Top of SUPPLIED RECORDS

<file path="src/hdl/ost_pkg.sv">
`timescale 1ns / 1ps
// ----------------------------------------------------------------------------
// ost_pkg
// Shared types and constants for the owner set table.
// ----------------------------------------------------------------------------
package ost_pkg;

    localparam int MAX_ENTRIES_DEF = 8;
    localparam int ID_W            = 32;
    localparam int REQ_W           = 2;
    localparam int TOTAL_W         = 4;

    typedef logic [ID_W-1:0] t_id;

    typedef enum logic [REQ_W-1:0] {
        REQ_ADD    = 2'd0,
        REQ_QUERY  = 2'd1,
        REQ_DELETE = 2'd2,
        REQ_NOP    = 2'd3
    } t_req;

    // per-beat update strobes broadcast to every cell
    typedef struct packed {
        logic do_add;
        logic do_del;
    } t_cell_ctl;

endpackage

</file>
<file path="src/hdl/ost_cell.sv">
`timescale 1ns / 1ps
// ----------------------------------------------------------------------------
// ost_cell
// One slot of the id list: compares, passes the match chain on, takes
// the new id on an add at the tail and its upper neighbor's id on a delete.
// ----------------------------------------------------------------------------
module ost_cell import ost_pkg::*; #(
    parameter int CNT_W = 4,
    parameter int IDX   = 0
) (
    input  logic             i_clk,
    input  t_cell_ctl        i_ctl,
    input  t_id              i_user_id,
    input  logic [CNT_W-1:0] i_count,
    input  logic             i_hit_prev,
    input  t_id              i_next_id,
    output logic             o_hit_upto,
    output t_id              o_id
);

    t_id  r_id;
    logic slot_valid;
    logic slot_tail;
    logic hit;

    assign slot_valid = CNT_W'(IDX) < i_count;
    assign slot_tail  = CNT_W'(IDX) == i_count;
    assign hit        = slot_valid && (r_id == i_user_id);
    assign o_hit_upto = i_hit_prev | hit;
    assign o_id       = r_id;

    always_ff @(posedge i_clk) begin
        if (i_ctl.do_add && slot_tail) begin
            r_id <= i_user_id;
        end else if (i_ctl.do_del && o_hit_upto) begin
            r_id <= i_next_id;
        end
    end

endmodule

</file>
<file path="src/hdl/owner_set_table_top.sv">
`timescale 1ns / 1ps
// ----------------------------------------------------------------------------
// owner_set_table_top
// Bounded duplicate-free set of user ids kept as a packed row of cells.
// ----------------------------------------------------------------------------
// Usage:
//   Request channel i_in_valid / o_in_ready carries i_req_type and
//   i_user_id (add, query, delete, or no-op). Result channel
//   o_out_valid / i_out_ready carries the count after the request, the
//   prior-membership flag, the query answer and the full-drop flag.
//   Every request yields exactly one result beat.
//   The result is registered and shows in the cycle after the request
//   beat. One request per cycle while no stalled result is held; all
//   cells compare in parallel and the delete shift happens in the same
//   cycle; the match chain over all MAX_ENTRIES cells is combinational.
//   A new request is taken while a result waits, as long as the
//   receiver takes it in that same cycle; if the receiver stalls, the
//   result is held and o_in_ready drops until it is taken.
//   Reset empties the list (count zero) and clears the result valid.
//   Stored ids are not cleared; only slots below the count are compared.
// ----------------------------------------------------------------------------
module owner_set_table_top import ost_pkg::*; #(
    parameter int MAX_ENTRIES = MAX_ENTRIES_DEF
) (
    input  logic               i_clk,
    input  logic               i_rst_n,
    input  logic               i_in_valid,
    output logic               o_in_ready,
    input  logic [REQ_W-1:0]   i_req_type,
    input  logic [ID_W-1:0]    i_user_id,
    output logic               o_out_valid,
    input  logic               i_out_ready,
    output logic [TOTAL_W-1:0] o_entry_total,
    output logic               o_matched,
    output logic               o_allowed,
    output logic               o_dropped_full
);

    localparam int CNT_W = $clog2(MAX_ENTRIES + 1);

    logic [CNT_W-1:0] r_count;
    logic [CNT_W-1:0] n_count;
    logic             r_out_valid;
    logic [TOTAL_W-1:0] r_total;
    logic             r_matched;
    logic             r_allowed;
    logic             r_dropped;

    logic             accept;
    logic             any_hit;
    logic             full;
    logic             allowed;
    logic             dropped;
    t_req             req;
    t_cell_ctl        ctl;
    logic [CNT_W+TOTAL_W-1:0] total_ext;

    logic             hit_chain [MAX_ENTRIES+1];
    t_id              cell_ids  [MAX_ENTRIES];

    assign o_in_ready = !r_out_valid || i_out_ready;
    assign accept     = i_in_valid && o_in_ready;
    assign req        = t_req'(i_req_type);
    assign full       = r_count == CNT_W'(MAX_ENTRIES);
    assign hit_chain[0] = 1'b0;
    assign any_hit    = hit_chain[MAX_ENTRIES];

    always_comb begin
        ctl     = '0;
        n_count = r_count;
        allowed = 1'b0;
        dropped = 1'b0;
        unique case (req)
            REQ_ADD: begin
                if (!any_hit && !full) begin
                    ctl.do_add = accept;
                    n_count    = r_count + 1'b1;
                end
                dropped = !any_hit && full;
            end
            REQ_QUERY: begin
                allowed = any_hit || (r_count == '0);
            end
            REQ_DELETE: begin
                if (any_hit) begin
                    ctl.do_del = accept;
                    n_count    = r_count - 1'b1;
                end
            end
            REQ_NOP: begin
            end
            default: begin
            end
        endcase
    end

    assign total_ext = {{TOTAL_W{1'b0}}, n_count};

    genvar k;
    generate
        for (k = 0; k < MAX_ENTRIES; k++) begin : g_cell
            t_id next_id;
            if (k < MAX_ENTRIES - 1) begin : g_mid
                assign next_id = cell_ids[k+1];
            end else begin : g_last
                assign next_id = cell_ids[k];
            end
            ost_cell #(
                .CNT_W (CNT_W),
                .IDX   (k)
            ) u_cell (
                .i_clk      (i_clk),
                .i_ctl      (ctl),
                .i_user_id  (i_user_id),
                .i_count    (r_count),
                .i_hit_prev (hit_chain[k]),
                .i_next_id  (next_id),
                .o_hit_upto (hit_chain[k+1]),
                .o_id       (cell_ids[k])
            );
        end
    endgenerate

    always_ff @(posedge i_clk) begin
        if (!i_rst_n) begin
            r_count     <= '0;
            r_out_valid <= 1'b0;
        end else begin
            if (accept) begin
                r_count     <= n_count;
                r_out_valid <= 1'b1;
            end else if (i_out_ready) begin
                r_out_valid <= 1'b0;
            end
        end
    end

    always_ff @(posedge i_clk) begin
        if (accept) begin
            r_total   <= total_ext[TOTAL_W-1:0];
            r_matched <= any_hit;
            r_allowed <= allowed;
            r_dropped <= dropped;
        end
    end

    assign o_out_valid    = r_out_valid;
    assign o_entry_total  = r_total;
    assign o_matched      = r_matched;
    assign o_allowed      = r_allowed;
    assign o_dropped_full = r_dropped;

endmodule
</file>
<file path="config.mk">
export PLATFORM = sky130hd
export DESIGN_NAME = owner_set_table_top
export DESIGN_NICKNAME = d
export VERILOG_FILES = /design/src/hdl/ost_pkg.sv /design/src/hdl/ost_cell.sv /design/src/hdl/owner_set_table_top.sv
export SDC_FILE = /design/constraint.sdc
export NUM_CORES = 1
export LEC_CHECK = 0
export ABC_AREA = 1
export BUFFER_PORTS_ARGS = -buffer_cell sky130_fd_sc_hd__buf_2
export CAP_MARGIN = 25
export CORE_MARGIN = 1
export CORE_UTILIZATION = 50
export DETAILED_ROUTE_END_ITERATION = 8
export PLACE_DENSITY = 0.62
export SLEW_MARGIN = 5
export SYNTH_ARGS = -nofsm -noshare
export SYNTH_HDL_FRONTEND = slang
export SYNTH_SLANG_ARGS = --single-unit
</file>
<file path="constraint.sdc">
create_clock -name i_clk -period 16.2 [get_ports i_clk]
set_input_delay 0.81 -clock i_clk [delete_from_list [all_inputs] [get_ports i_clk]]
set_output_delay 0.81 -clock i_clk [all_outputs]
set_load 0.01 [all_outputs]
</file>
==> impl_metrics.yaml, run 1 <==
sta:
  tns_ns: 0
  setup_viol: 0
  holdWs_ns: 0.511
  period_minus_slack_ns: 4.62
  slew_viol_final: 0
  slew_headroom_pct: 34.3
  finClkSkew_ns: 0.0125
  fmax_mhz: 216
  hold_viol: 0
  rsz0062_at_grt: "false"
  post-route-period-util_pct: 28.5
  worstMarginPinSlew_ns: 0.982
synthesis:
  synthFlopType: "edfxtp_1"
  async_reset_ff_share_pct: 0
  syn_inst: 1555
  synth-edff-count: 263
  yosysTopAreaCell: "edfxtp_1"
  synth.avg_cell_area_um2: 9.49
  ys_warn_count: 0
  seq_area_frac_synth_pct: 54.2
  synthesis.area_um2: 14800
  synth_nets: 1598
  yosysUniqueCellTypes: 42
  yosysTopAreaCellShare_pct: 53.5
  synth_seq_cells: 268
  synthTopCellsByArea: "edfxtp_1, nand2_1, xnor2_1"
detailed_routing:
  drt-total-wl_um: 38100
  wl_per_cell_um: 19.5
  vias: 10700
  drc: 0
  drtAntennaViolNets: 0
  firstDrtPassIters: 6
  routed_via_density: 5.48
  drtIter0Drc: 1008
floorplan:
  initial_core_util_pct: 51.1
  die_area_um2: 30200
  die_width_um: 174
  pin_count: 47
  fp-row-count: 62
  core_area_um2: 28900
  die_h_um: 174
final_layout:
  layout.nets: 1586
  drive_gt1_share_pct: 10.4
  final_core_util_pct: 55.5
  antennaDiodeCount: 0
  area_growth_pct: 8.54
power:
  peakVddDrop_mv: 0.0639
  power_density_nw_per_um2: 102
  power_leakage_nw: 6.28
cts:
  cts.sinks: 268
  clk_latency_ns: 0.56
  cts_tree: "built"
  cts_resized: 0
  cts_setup_buffers: 0
  cts.clk_slew.worst_paths_ns: 0.06
  cts_hold_buf: 0
  clock_path_buffers: 3
  cts_buffers: 31
  ctsHtreeMaxLevel: 1
  clockRootBuffer: "clkbuf_16"
global_routing:
  antenna_found_initial: 0
  gr-total-overflow: 0
  grt_max_degree: 66
  grt_pass1_vias: 10100
  grt_first_pass_wirelength_um: 59000
  track_usage_pct: 25.5
setup_path:
  endpoint_kind: "flop"
  startpoint_type: "flop"
  path_max_fanout: 21
  path_class: "flop to flop"
  worstPathArrival_ns: 4.87
  critPathRequiredTime_ns: 16.45
worst_hold_path:
  min_path_type: "flop to flop"
run:
  max_cap_viol_count: 0
outcome:
  status: "finished, final reports clean"
placed_design:
  hpwl_um: 25800
  port_buffers: 46
  gp_congestion: 0.862
## cell type report
| type | count | area (um2) |
|---|---|---|
| multi-input combinational | 1092 | 5750 |
| timing repair buffer | 58 | 353 |
| inverter | 92 | 345 |
| fill | 2591 | 12800 |
| sequential | 268 | 8000 |
| clock buffer | 39 | 816 |
| clock inverter | 18 | 265 |
| tap | 384 | 480 |
## logic make-up after synthesis
family,count (synthesis),share of synthesized area (%)
flip-flops,268,54.2
adder cells (fa/ha/maj),5,0.424
AO/OA/AOI/OAI,279,9.79
buffers and inverters,195,7.13
AND/OR/NAND/NOR,646,18.8
XOR/XNOR,162,9.62
## final timing paths
| check | cells past startpoint | endpoint | start | slack (ns) |
|---|---|---|---|---|
| setup / recovery | 18 | g_cell[2].u_cell.o_id[2] | r_count[1] | 11.58 |
| hold / removal | 2 | o_out_valid | o_out_valid | 0.51 |
| setup reg to reg | 18 | g_cell[2].u_cell.o_id[2] | r_count[1] | 11.58 |
| hold reg to reg | 2 | o_out_valid | o_out_valid | 0.51 |
## placed cells by master (no fill, tap or decap), types with 4 or more instances in the layout
cell | Yosys | routed
nand4_1 | 30 | 30
xor2_1 | 55 | 55
xnor2_1 | 107 | 107
inv_1 | 80 | 80
clkbuf_1 | 9 | 7
nand2_2 | 4 | 9
o22ai_1 | 8 | 8
buf_2 | 49 | 46
buf_4 | 21 | 10
o21ai_1 | 177 | 174
edfxtp_1 | 263 | 263
o21ai_0 | 70 | 70
nor2_1 | 79 | 79
nand2_1 | 437 | 432
inv_2 | 12 | 12
dfxtp_1 | 5 | 5
or2_2 | 17 | 17
clkbuf_16 | 0 | 31
bufinv_16 | 0 | 7
clkinv_2 | 0 | 7
nor3_1 | 14 | 14
nand3_1 | 40 | 40
ha_1 | 5 | 5
nand3_2 | 5 | 5
a21oi_1 | 13 | 13
nor4_1 | 5 | 4
## report_power, final
part	internal [mW]	switching, mW	total (mW)	leakage [nW]
Sequential	0.762	0.00514	0.767	2.42
Clock	0.465	0.290	0.755	0.533
Combinational	0.0353	0.0740	0.109	3.33
## stage by stage
step	instances	setup WS (ns)	total power, mW	instance area, um2
2_1_floorplan	1555	10.60	0.863	14800
3_3_place_gp	1892	11.08	0.889	14900
3_5_place_dp	1894	11.45	0.890	14900
4_1_cts	1951	11.67	1.64	16000
5_1_grt	1951	11.34	1.68	16000
6_report	1951	11.58	1.63	16000
## state kept, by name (all words and copies together), names as in the netlist
name,flops
g_cell.u_cell.o_id,256
r_count,4
o_out_valid,1
o_matched,1
o_allowed,1
o_entry_total,4
o_dropped_full,1
## Yosys cell counts (all sizes together) (2+ instances only)
| cell | number |
|---|---|
| a211oi | 3 |
| a21oi | 13 |
| a221oi | 2 |
| buf | 94 |
| clkbuf | 9 |
| dfxtp | 5 |
| edfxtp | 263 |
| ha | 5 |
| inv | 92 |
| nand2 | 441 |
| nand3 | 45 |
| nand4 | 33 |
| nor2 | 85 |
| nor3 | 15 |
| nor4 | 5 |
| o2111ai | 2 |
| o21ai | 247 |
| o22ai | 8 |
| or2 | 19 |
| xnor2 | 107 |
| xor2 | 55 |
## critical path, stage by stage (launching register included)
cell and delay (ns):
dfxtp_1 0.46, inv_1 0.19, ha_1 0.26, nand2_1 0.13, nand2_1 0.07, nor2_1 0.32
nand3_1 0.14, nor2_1 0.29, nand3_2 0.17, nand2_1 0.14, nor2_2 0.08, nand4_2 0.10
nor2_4 0.10, nand2_2 0.16, nand2_2 0.09, nor2_2 0.23, inv_1 0.20, o21ai_4 0.77
buf_4 0.38
## layer usage
layer	global-route usage [%]	part of all wire (%)	up-vias
li1	-	-	5209
met1	36.1	44	5096
met2	40.6	46	340
met3	3.82	6.9	56
met4	7.42	2.7	0
met5	0	0	-
(Power assumes the default switching activity.)
==> run 2: changes to the inputs <==
- ABC_AREA: 1 -> 0
- clock period: 16.2 -> 4.69 ns (I/O delays scaled with it)
==> impl_metrics.yaml, run 2 <==
outcome:
  status: "finished, final reports clean"
setup_path:
  endpoint_kind: "flop"
  slowest_stage: "nor3_1"
  worstPathCellList: "ha_1 -> a21oi_1 -> nor4_1 -> nand4_1 -> nor3_1 -> nor4_4 -> and2_1 -> or2_2 -> o21ai_4 -> buf_4"
  worstPathArrival_ns: 4.30
  path_class: "flop to flop"
  crit_buf_inv: 1
  cp_top_family: "simple AND/OR/NAND/NOR gates"
  path_max_fanout: 32
  startpoint_type: "flop"
  critPathMaxStageDelay_ns: 0.64
  cp.depth: 10
  critPathRequiredTime_ns: 4.90
  reg2reg_depth: 10
final_layout:
  layout.nets: 1103
  largest_register_ffs: 256
  final_cell_mix: "edfxtp_1, xor2_1, mux2_2, nor4_1, buf_2"
  drive_gt1_share_pct: 33.7
  antennaDiodeCount: 0
  final_common_cell: "edfxtp_1"
  area_growth_pct: 8.52
cts:
  ctsHtreeMaxLevel: 1
  cts.sinks: 268
  clockRootBuffer: "clkbuf_16"
  clk_latency_ns: 0.55
  cts.clk_slew.worst_paths_ns: 0.06
  clock_path_buffers: 3
  cts_tree: "built"
  cts_buffers: 30
  cts_setup_buffers: 0
power:
  power_density_nw_per_um2: 313
  peakVddDrop_mv: 0.266
  power_leakage_nw: 5.65
detailed_routing:
  vias: 7981
  drc: 0
  firstDrtPassIters: 5
  routed_via_density: 5.44
  drtIter0Drc: 515
  drtAntennaViolNets: 0
  drt-total-wl_um: 32800
  wl_per_cell_um: 22.4
placed_design:
  pre_cts_ws_ns: 0.514
  hpwl_um: 25200
  port_buffers: 46
  gp_congestion: 0.857
synthesis:
  synth_seq_cells: 268
  synthesis.area_um2: 15000
  yosysMostFrequentCell: "edfxtp_1"
  async_reset_ff_share_pct: 0
  synth-edff-count: 263
  ys_warn_count: 0
  synth_nets: 1080
  synth.avg_cell_area_um2: 14.4
  synth_commonest_cells: "edfxtp_1, xor2_1, mux2_2"
  yosysUniqueCellTypes: 54
  yosysTopAreaCell: "edfxtp_1"
  synthTopCellsByArea: "edfxtp_1, mux2_2, xor2_1"
  synthFlopType: "edfxtp_1"
  yosysTopAreaCellShare_pct: 52.8
  seq_area_frac_synth_pct: 53.5
  syn_inst: 1037
run:
  max_cap_viol_count: 0
global_routing:
  gr-total-overflow: 0
  track_usage_pct: 21.9
  grt_pass1_vias: 8261
  grt_max_degree: 34
  grt_first_pass_wirelength_um: 50100
  antenna_found_initial: 0
sta:
  post-route-period-util_pct: 87.3
  setup_viol: 0
  rsz0062_at_grt: "false"
  period_minus_slack_ns: 4.09
  slew_headroom_pct: 42.0
  hold_viol: 0
  worstMarginPinSlew_ns: 0.866
  tns_ns: 0
  fmax_mhz: 244
  slew_viol_final: 0
  finClkSkew_ns: 0.0146
  setup_slack_ns: 0.595
floorplan:
  initial_core_util_pct: 51.4
  die_area_um2: 30600
  die_h_um: 175
  die_width_um: 175
  core_area_um2: 29100
  fp-row-count: 62
  pin_count: 47
worst_hold_path:
  min_path_cells: 3
  min_path_type: "primary input to flop"
==> run 2: changes by cell type in the layout (fill, tap and decap cells not counted), sizes merged, moves of 8 or more <==
cell / change
nand3: -31
o22ai: -8
mux2: +224
nand2: -429
xor2: +179
or2: -18
inv: -87
buf: +24
nand4: -11
xnor2: -83
o21ai: -239
nor2: -72
nor4: +52
==> run 2: cells by family after synthesis <==
logic type                 after synthesis  share of synthesized area [%]
muxes                                  227                           17.8
xor gates and xnor gates               258                           15.2
buffers and inverters                   99                           5.11
and+or+nand+nor                        152                           6.79
DFF                                    268                           53.5
AOI/OAI and AO/OA                       28                           1.22
adders and majority gates                5                          0.418
==> run 2: power breakdown <==
| part | internal, mW | switching [mW] |
|---|---|---|
| Sequential | 2.62 | 0.00801 |
| Clock | 1.20 | 0.913 |
| Combinational | 0.118 | 0.221 |
==> run 2: timing repair <==
item,in CTS,in global routing
hold buffers,2,0
resized for setup,0,0
endpoints found under the hold margin,1,0
==> run 2: area by class of cell <==
cell class                      instances  area [um2]
Timing Repair Buffer                   84         591
Inverter                                6        22.5
Sequential cell                       268        8000
Fill cell                            2447       12900
Tap cell                              384         480
Multi-Input combinational cell        670        6260
Clock inverter                         13        57.6
Clock buffer                           41         813
==> run 2: metal layers <==
layer | GRT usage [%] | routed length [um] | up-vias
met1 | 28.5 | 14600 | 3910
met5 | 0 | 0 | -
li1 | - | - | 3863
met3 | 2.83 | 1030 | 51
met2 | 37.4 | 16000 | 157
met4 | 7.90 | 1170 | 0
==> run 2: worst min-delay path, delay by kind of cell <==
family,cells,cell delay [ns]
buf+inv,1,0.15
simple gates,1,0.08
mux,1,0.05
==> run 2: worst paths after layout <==
kind,start,endpoint,slack (ns)
max,r_count[1],g_cell[4].u_cell.o_id[3],0.60
min,i_rst_n,r_count[2],0.03
max reg2reg,r_count[1],g_cell[4].u_cell.o_id[3],0.60
min reg2reg,r_count[0],r_count[0],0.56
==> run 2: through the flow <==
stage          area (um2)  instances  hold WS, ns  power (mW)  util, %
2_1_floorplan       15000       1037        0.333        2.94        -
6_report            16200       1466       0.0279        5.08     55.8
4_1_cts             16200       1465      0.00111        5.12     55.7
3_5_place_dp        15300       1409        0.499        3.02     52.6
5_1_grt             16200       1466       0.0247        5.23     55.8
3_3_place_gp        15300       1408        0.494        3.02     52.5
==> run 3: changes to the inputs <==
- RECOVER_POWER: unset -> 100
- REMOVE_ABC_BUFFERS: unset -> 1
==> impl_metrics.yaml, run 3 (synthesis gave the netlist of run 2 again) <==
outcome:
  status: "finished, final reports clean"
setup_path:
  reg2reg_depth: 11
  r2r_slack_ns: 0.29
  worstPathCellList: "inv_1 -> ha_1 -> a211oi_1 -> nand4_1 -> nor4_4 -> nor4_1 -> buf_4 -> and2_1 -> and3b_2 -> clkbuf_2 -> mux2_4"
  startpoint_type: "flop"
  r2r-end: "g_cell[0].u_cell.o_id[30]"
  endpoint_kind: "flop"
  critPathMaxStageDelay_ns: 0.65
  slowest_stage: "and3b_2"
  reg2reg_from: "r_count[1]"
  path_max_fanout: 19
  critPathRequiredTime_ns: 4.99
  worstPathArrival_ns: 4.70
  path_class: "flop to flop"
detailed_routing:
  vias: 7990
  drc: 0
  firstDrtPassIters: 4
  drtIter0Drc: 553
  routed_via_density: 5.49
  drtAntennaViolNets: 0
  drt-total-wl_um: 33000
  wl_per_cell_um: 22.7
global_routing:
  grt_first_pass_wirelength_um: 50100
  grt_pass1_vias: 8085
  track_usage_pct: 21.9
  antenna_found_initial: 0
  grt_max_degree: 34
  gr-total-overflow: 0
cts:
  cts.sinks: 268
  cts_tree: "built"
  cts_buffers: 30
  clk_latency_ns: 0.55
  cts_setup_buffers: 0
  cts_resized: 0
  clockRootBuffer: "clkbuf_16"
  clock_path_buffers: 3
  ctsHtreeMaxLevel: 1
  cts.clk_slew.worst_paths_ns: 0.06
  cts_hold_buf: 3
floorplan:
  core_area_um2: 29100
  pin_count: 47
  die_width_um: 175
  die_h_um: 175
  die_area_um2: 30600
  initial_core_util_pct: 51.4
  fp-row-count: 62
sta:
  period_minus_slack_ns: 4.40
  hold_viol: 0
  slew_headroom_pct: 21.6
  finClkSkew_ns: 0.0149
  fmax_mhz: 227
  slew_viol_final: 0
  setup_slack_ns: 0.290
  post-route-period-util_pct: 93.8
  setup_viol: 0
  worstMarginPinSlew_ns: 1.18
  rsz0062_at_grt: "false"
final_layout:
  drive_gt1_share_pct: 26.7
  final_cells: 1455
  final_cell_mix: "edfxtp_1, xor2_1, mux2_2, clkbuf_1, nor4_1"
  area_growth_pct: 6.84
  n_fill_cell: 2450
  largest_register_ffs: 256
  layout.nets: 1091
  multiInputGateArea_um2: 6140
  antennaDiodeCount: 0
  seq_area_um2: 8000
  final_common_cell: "edfxtp_1"
placed_design:
  dp_cells: 1396
  pre_cts_ws_ns: 0.425
  port_buffers: 46
  hpwl_um: 24100
  gp_congestion: 0.915
worst_hold_path:
  min_from: "i_req_type[0]"
  whs_endpoint: "o_allowed"
  min_path_type: "primary input to flop"
  min_path_cells: 3
power:
  peakVddDrop_mv: 0.255
  power_density_nw_per_um2: 325
  power_leakage_nw: 5.41
run:
  max_cap_viol_count: 0
## run 3: final cells by class
cell class                 count  area share, %
inverter                       6          0.141
clock inverter                16          0.783
clock buffer                  39           5.04
sequential                   268           50.1
tap                          384           3.01
timing repair buffer          72           2.50
multi-input combinational    670           38.5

Bottom of SUPPLIED RECORDS

■ **ACTIVITY**
What you give back must be the stretch above, starting at the line with "- RECOVER_POWER: unset -> 100" and ending at the line with "routed_via_density: 5.49", copied exactly.

■ **RESULT BELOW**
- RECOVER_POWER: unset -> 100
- REMOVE_ABC_BUFFERS: unset -> 1
==> impl_metrics.yaml, run 3 (synthesis gave the netlist of run 2 again) <==
outcome:
  status: "finished, final reports clean"
setup_path:
  reg2reg_depth: 11
  r2r_slack_ns: 0.29
  worstPathCellList: "inv_1 -> ha_1 -> a211oi_1 -> nand4_1 -> nor4_4 -> nor4_1 -> buf_4 -> and2_1 -> and3b_2 -> clkbuf_2 -> mux2_4"
  startpoint_type: "flop"
  r2r-end: "g_cell[0].u_cell.o_id[30]"
  endpoint_kind: "flop"
  critPathMaxStageDelay_ns: 0.65
  slowest_stage: "and3b_2"
  reg2reg_from: "r_count[1]"
  path_max_fanout: 19
  critPathRequiredTime_ns: 4.99
  worstPathArrival_ns: 4.70
  path_class: "flop to flop"
detailed_routing:
  vias: 7990
  drc: 0
  firstDrtPassIters: 4
  drtIter0Drc: 553
  routed_via_density: 5.49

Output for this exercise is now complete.